I had the pleasure of spending last weekend at the Brewer Auditorium for the Penobscot Fly Fishers’ 16th Cabin Fever Reliever.
I made several new acquaintances and also had the chance to touch base with some friends I hadn’t seen in a long time, including former Bangor Daily News colleagues Jim Goodness and Don Corey.
But for me, the highlight of the event was having the chance to catch up with an old friend.
George Quimby and I go way back to our days at Fifth Street Junior High — now the William S. Cohen School — in Bangor. We played football together (well, George played while I stood on the sidelines) in ninth grade.
He was a first-string fullback and defensive lineman, and was an absolute tank. While playing on the scout team during practice, I once tried to tackle him. I may still have the cleat print on my midsection from where he ran me over (not maliciously, of course). George probably outweighed me (I was a Smurf) by 50 or 60 pounds. He was a good player on an outstanding team.

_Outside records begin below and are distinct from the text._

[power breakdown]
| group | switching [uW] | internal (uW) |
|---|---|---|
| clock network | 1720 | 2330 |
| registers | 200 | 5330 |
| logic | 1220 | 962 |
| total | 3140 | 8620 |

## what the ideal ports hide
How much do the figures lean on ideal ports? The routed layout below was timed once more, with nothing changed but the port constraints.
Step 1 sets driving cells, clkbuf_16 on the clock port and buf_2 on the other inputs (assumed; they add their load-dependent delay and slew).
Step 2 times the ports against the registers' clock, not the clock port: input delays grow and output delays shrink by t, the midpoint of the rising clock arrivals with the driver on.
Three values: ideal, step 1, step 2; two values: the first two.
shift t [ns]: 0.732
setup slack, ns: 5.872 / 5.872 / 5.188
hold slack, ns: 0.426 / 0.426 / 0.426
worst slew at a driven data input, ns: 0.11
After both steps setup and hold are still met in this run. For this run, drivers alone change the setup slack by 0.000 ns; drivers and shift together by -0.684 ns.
Context: an optimization exercise on an open-source flow, tuned for small area, a short achievable clock period and few clock cycles per item. The choices shown serve that exercise and are no tape-out recipe. The RTL was checked by simulation tests, not by an equivalence proof against the original design.

==> inputs of build 61 <==
Design md5_stream_hasher, start of the top module:
module md5_stream_hasher (
    input  logic        clk,
    input  logic        rst_n,
    input  logic        in_valid,
    output logic        in_ready,
    input  logic [31:0] in_word,
    input  logic [2:0]  in_byte_count,
    input  logic        in_last,
    output logic        out_valid,
    input  logic        out_ready,
    output logic [31:0] digest_a,
    output logic [31:0] digest_b,
    output logic [31:0] digest_c,
    output logic [31:0] digest_d
);
    localparam int NINS   = 4;
    localparam int LATE_W = $clog2(NINS);
    logic [4:0]  w_reg;         
    logic [3:0]  wait_reg;      
    logic [LATE_W-1:0] late_reg;  
    logic [1:0]  o_reg;         
    logic [23:0] partial_reg;   
    logic        mend_reg;      
    logic        pad80_reg;     
    logic        lflag_reg;     
    logic [5:0]  lbib_reg;      
    logic        ifirst_reg;    
    logic [54:0] blk_reg;       
    logic [6:1]  bcy_reg;       
    logic [6:0]  pn_reg;        
    logic        bub_reg;
    logic        r15v_reg;      
    logic [31:0] pre_reg;
    logic [7:0]  tsel_reg;      
    logic        sv_reg;
    logic        sfin_reg;
    logic        sinit_reg;
    logic [31:0] x1_reg;        
    logic [31:0] x0_reg;        
    logic [3:0]  rsel1_reg;
    logic [4:0]  rsel2_reg;
    logic [3:0]  hupd_reg;      
    logic        rfirst_reg;
    logic        rlast_reg;
    logic [31:0] a_reg, b_reg, c_reg, d_reg;
    logic [31:0] ha_reg, hb_reg, hc_reg, hd_reg;
    logic        out_valid_reg;
    logic        pfin;
    logic        open;
    logic [3:0]  w_eff;
    logic        start;
    logic        slot;
    logic [2:0]  cnt;
    logic [31:0] rot_in;
    logic [31:0] data_word;
    logic [2:0]  total;
    logic        accept;
    logic        ins_data;
    logic        ins_pad;
    logic        ins;
    logic [31:0] ins_word;
    logic [31:0] pad_word;
    logic        miss;
    logic        done;
    logic        blk_inc;
    logic [31:0] ring_new;     
    logic [31:0] ring_tap;
    assign pfin  = pn_reg[6];
    assign open  = !w_reg[4] || pfin;
    assign w_eff = w_reg[4] ? 4'd0 : w_reg[3:0];
    assign start = (w_eff == 4'd0);
    assign slot  = open && (start || (wait_reg == 4'd0));
    always_comb
    begin
  ...
make LEC_CHECK=0 ABC_AREA=1 ABC_CLOCK_PERIOD_IN_PS=6000 CAP_MARGIN=20 CORE_MARGIN=2 CORE_UTILIZATION=50 SETUP_SLACK_MARGIN=4.5 SLEW_MARGIN=20 finish   # period 9.0 ns
run.sh (not shown) runs the stock make flow with config.mk's settings and CLKGATE_MAP_FILE= SYNTH_SCRIPT=/design/flow/synth_recipe.tcl, a recipe that flattens the netlist after the stock synthesis.
==> build 66 (differences from build 61) <==
- ABC_AREA: 1 -> default
==> qor summary <==
quantity	build 66	build 61
Result of the run	complete, no violations	complete, no violations
GRT Resource Usage Total	35.0%	37.4%
Total length of routed met2 wires	81.2 mm	86.8 mm
Post-synthesis net count	5237	6049
Pin count of the biggest net entering global routing	83	62
Most frequent cell after synthesis	dfxtp_1	nand2_1
Number of gates resized after cts	400	371
Detailed-placement wirelength estimate	118 mm	134 mm
Signed area change from the synthesized netlist to the final layout	23.4%	22.2%
WP buf/inv	2	4
Number of fillers in the final layout	7905	8389
Clock latency on the worst-skew pair	710 ps	720 ps
Met2 global-route usage	57.5%	60.0%
Final core utilization	62.2%	61.7%
Cells after Synth	4928	5740
Worst slack after detailed placement	1760 ps	3020 ps
Instance count after placement with tap cells included	6124	7004
Antenna violations before repair	3	2
Multi-input combinational area share	42.8%	41.8%
Vias in the first global route	38000	41300
Fraction of area in registers	38.8%	38.2%
Critical path capture point	b_reg[31]	b_reg[27]
Testbench counts of build 61, summed over its fixed seeds: cycles 59,120, bytes 44,906.
Testbench counts of build 66, summed over its fixed seeds: cycles 59,120, bytes 44,906.


==> inputs of run A <==
Another version of the RTL of md5_stream_hasher (not shown whole).
Design md5_stream_hasher, start of the top module:
module md5_stream_hasher (
    input  logic        clk,
    input  logic        rst_n,
    input  logic        in_valid,
    output logic        in_ready,
    input  logic [31:0] in_word,
    input  logic [2:0]  in_byte_count,
    input  logic        in_last,
    output logic        out_valid,
    input  logic        out_ready,
    output logic [31:0] digest_a,
    output logic [31:0] digest_b,
    output logic [31:0] digest_c,
    output logic [31:0] digest_d
);
    localparam int NINS   = 4;
    localparam int LATE_W = $clog2(NINS);
    logic [4:0]  w_reg;         
    logic [3:0]  wait_reg;      
    logic [LATE_W-1:0] late_reg;  
    logic [1:0]  o_reg;         
    logic [23:0] partial_reg;   
    logic        mend_reg;      
    logic        pad80_reg;     
    logic        lflag_reg;     
    logic [5:0]  lbib_reg;      
    logic        ifirst_reg;    
    logic [54:0] blk_reg;       
    logic [6:1]  bcy_reg;       
    logic [6:0]  pn_reg;        
    logic        bub_reg;
    logic        r15v_reg;      
    logic [31:0] pre_reg;
    logic [7:0]  tsel_reg;      
    logic        sv_reg;
    logic        sfin_reg;
    logic        sinit_reg;
    logic [31:0] x1_reg;        
    logic [31:0] x0_reg;        
    logic [3:0]  rsel1_reg;
    logic [4:0]  rsel2_reg;
    logic [3:0]  hupd_reg;      
    logic        rfirst_reg;
  ...
clock: 9.0 ns
lec_check: 0
abc_area: 1
abc_clock_period_in_ps: 6000
cap_margin: 20
core_margin: 2
core_utilization: 50
setup_slack_margin: 5
slew_margin: 20
tns_end_percent: 10
==> run G (differences from run A) <==
--- a/flow/design.v
+++ b/flow/design.v
@@ -212,70 +212,30 @@
     input  logic [31:0] pre,
     input  logic [31:0] b,
     input  logic [31:0] x1,
     input  logic [31:0] x0,
     output logic [31:0] b_next
 );
-    function automatic logic [31:0] carries(input logic [31:0] g_in, input logic [31:0] p_in);
-        logic [31:0] g, p, gn, pn;
-        g = g_in;
-        p = p_in;
-        for (int s = 1; s < 32; s = s * 2)
-        begin
-            gn = g;
-            pn = p;
-            for (int i = s; i < 32; i++)
-            begin
-                gn[i] = g[i] | (p[i] & g[i-s]);
-                pn[i] = p[i] & p[i-s];
-            end
-            g = gn;
-            p = pn;
-        end
-        carries = g;
-    endfunction
     logic [31:0] f;
-    logic [31:0] g1, p1, g2, p2, c1, c2;
     logic [31:0] sum;
     logic [31:0] rot1;
     logic [31:0] rot;
     always_comb
     begin
         f    = (b & x1) | (~b & x0);
-        g1   = pre & f;
-        p1   = pre ^ f;
-        for (int i = 0; i < 2; i++)
-        begin
-            g1[i] = b[i] ? (pre[i] & x1[i]) : (pre[i] & x0[i]);
-            p1[i] = b[i] ? (pre[i] ^ x1[i]) : (pre[i] ^ x0[i]);
-        end
-        c1   = carries(g1, p1);
-        sum  = p1 ^ {c1[30:0], 1'b0};
+        sum  = pre + f;
         rot1 = ({32{rsel1[0]}} & sum)
             | ({32{rsel1[1]}} & {sum[30:0], sum[31:31]})
             | ({32{rsel1[2]}} & {sum[29:0], sum[31:30]})
             | ({32{rsel1[3]}} & {sum[28:0], sum[31:29]});
         rot  = ({32{rsel2[0]}} & {rot1[27:0], rot1[31:28]})
             | ({32{rsel2[1]}} & {rot1[23:0], rot1[31:24]})
             | ({32{rsel2[2]}} & {rot1[19:0], rot1[31:20]})
             | ({32{rsel2[3]}} & {rot1[15:0], rot1[31:16]})
             | ({32{rsel2[4]}} & {rot1[11:0], rot1[31:12]});
-        g2   = b & rot;
-        p2   = b ^ rot;
-        for (int i = 0; i < 2; i++)
-        begin
-            g2[i] = 1'b0;
-            p2[i] = 1'b0;
-            for (int k = 0; k < 5; k++)
-            begin
-                g2[i] = g2[i] | (rsel2[k] & b[i] & rot1[(i + 28 - 4 * k) % 32]);
-                p2[i] = p2[i] | (rsel2[k] & (b[i] ^ rot1[(i + 28 - 4 * k) % 32]));
-            end
-        end
-        c2   = carries(g2, p2);
-        b_next = p2 ^ {c2[30:0], 1'b0};
+        b_next = b + rot;
     end
 endmodule
 module md5_stream_hasher (
     input  logic        clk,
     input  logic        rst_n,
     input  logic        in_valid,
@@ -486,30 +446,30 @@
                  | ({32{hupd_reg[2]}} & hc_reg) | ({32{hupd_reg[3]}} & hb_reg);
         end
         fsum = hsel + b_reg;
         if (sv_reg)
         begin
             a_next = d_reg;
+            b_next = b_step;
             c_next = b_reg;
             d_next = c_reg;
         end
         else if (sfin_reg)
         begin
             a_next = rlast_reg ? md5_pkg::IV_A : ha_reg;
+            b_next = rlast_reg ? md5_pkg::IV_B : fsum;
             c_next = rlast_reg ? md5_pkg::IV_C : hc_reg;
             d_next = rlast_reg ? md5_pkg::IV_D : hd_reg;
         end
         else
         begin
             a_next = a_reg;
+            b_next = b_reg;
             c_next = c_reg;
             d_next = d_reg;
         end
-        b_next = ({32{sv_reg}} & b_step)
-               | ({32{sfin_reg}} & (rlast_reg ? md5_pkg::IV_B : fsum))
-               | ({32{!sv_reg && !sfin_reg}} & b_reg);
     end
     always_ff @(posedge clk or negedge rst_n)
     begin
         if (!rst_n)
         begin
             w_reg         <= '0;
--- a/flow/config.mk
+++ b/flow/config.mk
@@ -7,9 +7,9 @@
 export LEC_CHECK = 0
 export ABC_AREA = 1
 export ABC_CLOCK_PERIOD_IN_PS = 6000
 export CAP_MARGIN = 20
 export CORE_MARGIN = 2
 export CORE_UTILIZATION = 50
-export SETUP_SLACK_MARGIN = 5
+export SETUP_SLACK_MARGIN = 4
 export SLEW_MARGIN = 20
 export TNS_END_PERCENT = 10
==> run summary <==
Run A passed the timing, DRC and antenna checks. Run G finished clean. Between run G and run A, the lower clock-buffer cell count is in run G (gap 3). Between run A and run G, the lower first-iteration DRC count is in run G (gap 5.3%, measured against run G). Sequential cell count is the same in run G and run A. Hold slack: run A is better than run G (0.0015 ns). In run G the core utilization is lower than in run A, by 3.3 points. In run A the fmax is larger than in run G, by 11%. Against run G, the global-route usage of run A is higher by 1.9 points. Against run G, the final cell count of run A is larger by about 5%. In run G the wire length is smaller than in run A, by 6.8%.
==> figures <==
| item | run G | run A |
|---|---|---|
| Transition time at the pin with the least slew margin | 1.140 ns | 1.126 ns |
| Via count of the routed design | 43172 | 45813 |
| Highest cell delay on the worst timing path | 0.43 ns | 0.48 ns |
| Area of all placed cells without fillers | 56810 um^2 | 60800 um^2 |
| Worst path required time | 9.45 ns | 9.55 ns |
| Net Count, Synth | 6049 | 6263 |
| Count of nets after finishing | 6261 | 6610 |
| Register area | 22420 um^2 | 22220 um^2 |
| Routed length on met2 | 83720 um | 90290 um |
| Share of the yosys chip area belonging to registers | 0.4662 | 0.4541 |
| Multi-input gate share of the layout cell area | 0.4170 | 0.4263 |
| Post-CTS sizing | 226 | 587 |
| Register-to-Register Path Depth | 31 | 25 |
| Simple-gate share of the synthesized area | 0.1813 | 0.1981 |
| Status | finished clean | finished clean |
| Number of global-route vias before repair | 40708 | 43555 |
| Startpoint of the most critical setup path | b_reg[9] | b_reg[22] |
| Pin count of the biggest net entering global routing | 75 | 65 |
Testbench counts of run A, summed over its fixed seeds: cycles 59,120, bytes 44,906.
Testbench counts of run G, summed over its fixed seeds: cycles 59,120, bytes 44,906.

what the ideal ports hide:
Ports are ideal in the flow. The routed layouts listed here were re-timed in OpenROAD. Step 1 (the two cells are an assumption about what drives the block):
set clk [get_ports {clk}]
set_driving_cell -lib_cell sky130_fd_sc_hd__clkbuf_16 $clk
set_driving_cell -lib_cell sky130_fd_sc_hd__buf_2 [delete_from_list [all_inputs] $clk]
Step 2 also shifts input and output timing later by t, the mid clock arrival at the registers, as if the neighbouring blocks saw the same clock. Slacks: no drivers / after step 1 / after step 2; pairs: no drivers / after step 1.
| run | t, ns | slack for setup (ns) | worst register clock-pin slew, ns | cell pins on the clock port's net |
|---|---|---|---|---|
| build 61 | 0.774 | 3.849 / 3.849 / 3.849 | 0.07 / 0.07 | 1 |
| build 66 | 0.746 | 2.208 / 2.208 / 2.208 | 0.07 / 0.07 | 1 |
| run A | 0.758 | 4.366 / 4.366 / 4.113 | 0.07 / 0.07 | 1 |
| run G | 0.756 | 3.871 / 3.871 / 3.414 | 0.07 / 0.07 | 1 |
After both steps every run listed still meets setup and hold. The setup slack of run G, which loses most, moves by 0.000 ns with the drivers and by -0.457 ns with both steps.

It wasn’t until some 20 years after our graduation from Bangor High that I ran into George during his tenure managing a restaurant franchise in Brewer. We exchanged pleasantries and the topic of fishing came up.
He enthusiastically shared stories of his fall fishing success trolling for salmon. We agreed that it might be fun to get together for a September troll. I never followed up.
Fast forward another two decades to last Saturday, when a rugged man wearing a face covering and a baseball hat approached me at the BDN table. Not until he took off the mask did I recognize that it was George.
I’m sure that given a little time I would have recognized his voice or his infectious laugh, but the suspense was short-lived.
We chatted for a bit and started talking about fishing again. George has probably forgotten more about salmon and trout fishing than I have ever learned. I listened intently as he recounted trips to numerous lakes and ponds across Maine. He detailed some of his favorite locations and described some of the nice fish he has caught over the years.
George also eagerly identified what streamer flies were effective, for which fish, on what bodies of water, and at which time of year. It was a clinic.
I admitted that I had not fished as much as I would like to but, being honest, I told him that I didn’t have the patience to start tying. I conceded that knowing how to tie flies might prove beneficial.
George offered to help bridge the gap, not only suggesting that we do some fishing together, but inviting me to visit his home in Brewer, where he could teach me some fly tying basics. I voiced my appreciation and George headed home.
Less than 24 hours later, George returned. From his jacket pocket, he produced an orange plastic pill bottle. It contained seven beautiful streamers and one dry fly.
After leaving the show on Saturday, he had gone home and whipped up an assortment of his most productive personal favorites, including the GTK — George’s Trout Killer.
The collection included his renditions of the Governor Aiken, Montreal Whore, Rainbow Smelt, Mickey Finn, Warden’s Worry and the Maple Syrup, along with one of his own creations, Thin to Win.
George downplayed his fly tying skills, but said these patterns are among the ones that have been most productive for him. I thought they were amazing.
It was a generous and touching gesture and spoke not only to George’s passion for fishing and fly tying, but his willingness to share his expertise, even with someone he hadn’t seen for two decades.
Our interactions last weekend mean a lot to me. George is a no-nonsense kind of guy, but he has maintained his sense of humor despite significant health challenges in recent years.
I hope to celebrate reconnecting with George by going for a lengthy troll with him sometime after ice out. I look forward to trying out the streamers and maybe even boating a few fish.
I’m sure he’ll teach me some new tricks.